[Source data]
▬▬▬

This is an optimization exercise on Yosys and OpenROAD, whose aim is small area, not a production implementation.
In this exercise RTL edits were held to simulation tests only and were not proved equivalent to the original.
Power figures rest on the tool's default switching activity, not on a simulated workload.

==> inputs of trial 90 <==
// maze_game_top
module maze_game_top(clock, reset, pixel_tick, player_x, player_y, direction, colour, x_out, y_out, stop, player_reset);
export LEC_CHECK = 0
export CAP_MARGIN = 20
export CELL_PAD_IN_SITES_DETAIL_PLACEMENT = 1
export CELL_PAD_IN_SITES_GLOBAL_PLACEMENT = 2
export CORE_MARGIN = 2
export CORE_UTILIZATION = 30
export CTS_BUF_LIST = sky130_fd_sc_hd__clkbuf_4
export PLACE_DENSITY = 0.45
export SLEW_MARGIN = 20
export SYNTH_MEMORY_MAX_BITS = 8192
create_clock -name core_clock -period 14.0 [get_ports {clock}]
standard.sh (not shown) runs the stock make flow with config.mk's settings and CLKGATE_MAP_FILE= SYNTH_SCRIPT=/design/flow/synth_recipe.tcl, a recipe that flattens the netlist after the stock synthesis.
==> flow/flow/run.sh <==
#!/bin/bash
# Own layout flow: the standard flow (standard.sh) with three changes:
#  - synthesis runs the standard flow's own script (synth_recipe.tcl, so the registers are the
#    standard synthesis's) but ABC maps the logic with an area-oriented script
#    (flow/area.abc) instead of the speed script, and without the delay target;
#  - no full/half-adder extraction before ABC (ADDER_MAP_FILE empty);
#  - the port buffers are the smallest buffer, sky130_fd_sc_hd__buf_1.
# Every tool's output goes to own_flow.log here, and ORFS's own logs to orfs/logs.
set -euo pipefail
W=$(pwd)
cat > "$W/own_synth.tcl" <<EOT
proc abc {args} {
	set i [lsearch -exact \$args -script]
	if {\$i >= 0} {
		set args [lreplace \$args \$i [expr {\$i + 1}] -script {$W/flow/area.abc}]
	}
	set j [lsearch -exact \$args -D]
	if {\$j >= 0} {
		set args [lreplace \$args \$j [expr {\$j + 1}]]
	}
	yosys abc {*}\$args
}
source {$W/synth_recipe.tcl}
EOT
grep -q 'SYNTH_SCRIPT=[^ ]*synth_recipe.tcl' standard.sh
sed -e "s#SYNTH_SCRIPT=[^ ]*synth_recipe.tcl#SYNTH_SCRIPT=$W/own_synth.tcl ADDER_MAP_FILE= 'BUFFER_PORTS_ARGS=-buffer_cell sky130_fd_sc_hd__buf_1'#" standard.sh > own.sh
bash own.sh finish > own_flow.log 2>&1
==> flow/flow/area.abc <==
strash
dch -f
map -a
strash
dch -f
map -a
topo
==> inputs of build 28, as changes to trial 90 <==
==> flow/flow/run.sh (replaced) <==
#!/bin/bash
# Own layout flow: the standard flow (standard.sh) with three changes:
#  - synthesis runs the standard flow's own script (synth_recipe.tcl, so the registers are the
#    standard synthesis's), but ABC maps the logic with each of the area-oriented
#    scripts flow/map*.abc in turn (no delay target) and keeps the smallest result;
#  - no full/half-adder extraction before ABC (ADDER_MAP_FILE empty);
#  - the port buffers are the smallest buffer, sky130_fd_sc_hd__buf_1.
# make's output goes to own_flow.log here, and ORFS's own logs to orfs/logs.
set -euo pipefail
W=$(pwd)
SCRIPTS=$(ls "$W"/flow/map*.abc | tr '\n' ' ')
cat > "$W/own_synth.tcl" <<EOT
proc abc {args} {
	set i [lsearch -exact \$args -script]
	if {\$i >= 0} {
		set args [lreplace \$args \$i [expr {\$i + 1}]]
	}
	set j [lsearch -exact \$args -D]
	if {\$j >= 0} {
		set args [lreplace \$args \$j [expr {\$j + 1}]]
	}
	set k [lsearch -exact \$args -liberty]
	set lib [lindex \$args [expr {\$k + 1}]]
	yosys design -save pre_abc
	set best -1
	foreach script {$SCRIPTS} {
		yosys design -load pre_abc
		yosys abc -script \$script {*}\$args
		set s [yosys tee -q -s result.string stat -liberty \$lib]
		regexp {Chip area for module[^:]*:\s*([0-9.]+)} \$s -> area
		puts "own flow: ABC script \$script gives area \$area"
		if {\$best < 0 || \$area < \$best} {
			set best \$area
			set best_script \$script
		}
	}
	yosys design -load pre_abc
	yosys abc -script \$best_script {*}\$args
	puts "own flow: kept \$best_script, area \$best"
}
source {$W/synth_recipe.tcl}
EOT
grep -q 'SYNTH_SCRIPT=[^ ]*synth_recipe.tcl' standard.sh
sed -e "s#SYNTH_SCRIPT=[^ ]*synth_recipe.tcl#SYNTH_SCRIPT=$W/own_synth.tcl ADDER_MAP_FILE= 'BUFFER_PORTS_ARGS=-buffer_cell sky130_fd_sc_hd__buf_1'#" standard.sh > own.sh
bash own.sh finish > own_flow.log 2>&1
==> flow/flow/map1.abc (new file) <==
strash
dch -f
map -a
topo
==> flow/flow/map2.abc (new file) <==
strash
dch -f
map -a
strash
dch -f
map -a
topo
==> flow/flow/map3.abc (new file) <==
strash
dch -f
map -a
strash
dch -f
map -a
strash
dch -f
map -a
topo
==> flow/flow/map4.abc (new file) <==
strash
&get -n
&dch -f
&nf -R 1000
&put
topo
==> flow/flow/map5.abc (new file) <==
strash
&get -n
&dch -f
&nf -R 1000
&put
strash
dch -f
map -a
topo
==> flow/flow/map6.abc (new file) <==
strash
dch
map -a
topo
==> flow/flow/map7.abc (new file) <==
strash
amap
topo
removed: flow/flow/area.abc
==> qor summary <==
metric	trial 90	build 28
Hold Slack	524 ps	557 ps
Number of nets in the synthesized netlist	343	332
Mean number of vias per cell	5.44	5.47
Share of layout cells above drive strength 1	1.37%	1.69%
Syn_area_per_cell	5.40 um^2	5.48 um^2
Xor and xnor fraction of the mapped netlist area	0%	0.515%
GRT met2 Usage	33.3%	36.2%
Run status	complete, no violations	complete, no violations
Placer Congestion	0.852	0.947
Post-layout instance count excluding filler cells	437	426
Worst setup slack after layout	7340 ps	7310 ps
Static leakage	0.618 nW	0.621 nW
Flop-to-flop setup slack	11160 ps	11350 ps
Maximum number of pins on one net before global-route repair	12	15
Register fraction of the total cell area	14.1%	14.4%
Met3 wire length	287 um	278 um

▬▬▬

* **What you should do**
Your task is to output the full set of records exactly as presented.

* **Response for this exercise**
This is an optimization exercise on Yosys and OpenROAD, whose aim is small area, not a production implementation.
In this exercise RTL edits were held to simulation tests only and were not proved equivalent to the original.
Power figures rest on the tool's default switching activity, not on a simulated workload.

==> inputs of trial 90 <==
// maze_game_top
module maze_game_top(clock, reset, pixel_tick, player_x, player_y, direction, colour, x_out, y_out, stop, player_reset);
export LEC_CHECK = 0
export CAP_MARGIN = 20
export CELL_PAD_IN_SITES_DETAIL_PLACEMENT = 1
export CELL_PAD_IN_SITES_GLOBAL_PLACEMENT = 2
export CORE_MARGIN = 2
export CORE_UTILIZATION = 30
export CTS_BUF_LIST = sky130_fd_sc_hd__clkbuf_4
export PLACE_DENSITY = 0.45
export SLEW_MARGIN = 20
export SYNTH_MEMORY_MAX_BITS = 8192
create_clock -name core_clock -period 14.0 [get_ports {clock}]
standard.sh (not shown) runs the stock make flow with config.mk's settings and CLKGATE_MAP_FILE= SYNTH_SCRIPT=/design/flow/synth_recipe.tcl, a recipe that flattens the netlist after the stock synthesis.
==> flow/flow/run.sh <==
#!/bin/bash
# Own layout flow: the standard flow (standard.sh) with three changes:
#  - synthesis runs the standard flow's own script (synth_recipe.tcl, so the registers are the
#    standard synthesis's) but ABC maps the logic with an area-oriented script
#    (flow/area.abc) instead of the speed script, and without the delay target;
#  - no full/half-adder extraction before ABC (ADDER_MAP_FILE empty);
#  - the port buffers are the smallest buffer, sky130_fd_sc_hd__buf_1.
# Every tool's output goes to own_flow.log here, and ORFS's own logs to orfs/logs.
set -euo pipefail
W=$(pwd)
cat > "$W/own_synth.tcl" <<EOT
proc abc {args} {
	set i [lsearch -exact \$args -script]
	if {\$i >= 0} {
		set args [lreplace \$args \$i [expr {\$i + 1}] -script {$W/flow/area.abc}]
	}
	set j [lsearch -exact \$args -D]
	if {\$j >= 0} {
		set args [lreplace \$args \$j [expr {\$j + 1}]]
	}
	yosys abc {*}\$args
}
source {$W/synth_recipe.tcl}
EOT
grep -q 'SYNTH_SCRIPT=[^ ]*synth_recipe.tcl' standard.sh
sed -e "s#SYNTH_SCRIPT=[^ ]*synth_recipe.tcl#SYNTH_SCRIPT=$W/own_synth.tcl ADDER_MAP_FILE= 'BUFFER_PORTS_ARGS=-buffer_cell sky130_fd_sc_hd__buf_1'#" standard.sh > own.sh
bash own.sh finish > own_flow.log 2>&1
==> flow/flow/area.abc <==
strash
dch -f
map -a
strash
dch -f
map -a
topo
==> inputs of build 28, as changes to trial 90 <==
==> flow/flow/run.sh (replaced) <==
#!/bin/bash
# Own layout flow: the standard flow (standard.sh) with three changes:
#  - synthesis runs the standard flow's own script (synth_recipe.tcl, so the registers are the
#    standard synthesis's), but ABC maps the logic with each of the area-oriented
#    scripts flow/map*.abc in turn (no delay target) and keeps the smallest result;
#  - no full/half-adder extraction before ABC (ADDER_MAP_FILE empty);
#  - the port buffers are the smallest buffer, sky130_fd_sc_hd__buf_1.
# make's output goes to own_flow.log here, and ORFS's own logs to orfs/logs.
set -euo pipefail
W=$(pwd)
SCRIPTS=$(ls "$W"/flow/map*.abc | tr '\n' ' ')
cat > "$W/own_synth.tcl" <<EOT
proc abc {args} {
	set i [lsearch -exact \$args -script]
	if {\$i >= 0} {
		set args [lreplace \$args \$i [expr {\$i + 1}]]
	}
	set j [lsearch -exact \$args -D]
	if {\$j >= 0} {
		set args [lreplace \$args \$j [expr {\$j + 1}]]
	}
	set k [lsearch -exact \$args -liberty]
	set lib [lindex \$args [expr {\$k + 1}]]
	yosys design -save pre_abc
	set best -1
	foreach script {$SCRIPTS} {
		yosys design -load pre_abc
		yosys abc -script \$script {*}\$args
		set s [yosys tee -q -s result.string stat -liberty \$lib]
		regexp {Chip area for module[^:]*:\s*([0-9.]+)} \$s -> area
		puts "own flow: ABC script \$script gives area \$area"
		if {\$best < 0 || \$area < \$best} {
			set best \$area
			set best_script \$script
		}
	}
	yosys design -load pre_abc
	yosys abc -script \$best_script {*}\$args
	puts "own flow: kept \$best_script, area \$best"
}
source {$W/synth_recipe.tcl}
EOT
grep -q 'SYNTH_SCRIPT=[^ ]*synth_recipe.tcl' standard.sh
sed -e "s#SYNTH_SCRIPT=[^ ]*synth_recipe.tcl#SYNTH_SCRIPT=$W/own_synth.tcl ADDER_MAP_FILE= 'BUFFER_PORTS_ARGS=-buffer_cell sky130_fd_sc_hd__buf_1'#" standard.sh > own.sh
bash own.sh finish > own_flow.log 2>&1
==> flow/flow/map1.abc (new file) <==
strash
dch -f
map -a
topo
==> flow/flow/map2.abc (new file) <==
strash
dch -f
map -a
strash
dch -f
map -a
topo
==> flow/flow/map3.abc (new file) <==
strash
dch -f
map -a
strash
dch -f
map -a
strash
dch -f
map -a
topo
==> flow/flow/map4.abc (new file) <==
strash
&get -n
&dch -f
&nf -R 1000
&put
topo
==> flow/flow/map5.abc (new file) <==
strash
&get -n
&dch -f
&nf -R 1000
&put
strash
dch -f
map -a
topo
==> flow/flow/map6.abc (new file) <==
strash
dch
map -a
topo
==> flow/flow/map7.abc (new file) <==
strash
amap
topo
removed: flow/flow/area.abc
==> qor summary <==
metric	trial 90	build 28
Hold Slack	524 ps	557 ps
Number of nets in the synthesized netlist	343	332
Mean number of vias per cell	5.44	5.47
Share of layout cells above drive strength 1	1.37%	1.69%
Syn_area_per_cell	5.40 um^2	5.48 um^2
Xor and xnor fraction of the mapped netlist area	0%	0.515%
GRT met2 Usage	33.3%	36.2%
Run status	complete, no violations	complete, no violations
Placer Congestion	0.852	0.947
Post-layout instance count excluding filler cells	437	426
Worst setup slack after layout	7340 ps	7310 ps
Static leakage	0.618 nW	0.621 nW
Flop-to-flop setup slack	11160 ps	11350 ps
Maximum number of pins on one net before global-route repair	12	15
Register fraction of the total cell area	14.1%	14.4%
Met3 wire length	287 um	278 um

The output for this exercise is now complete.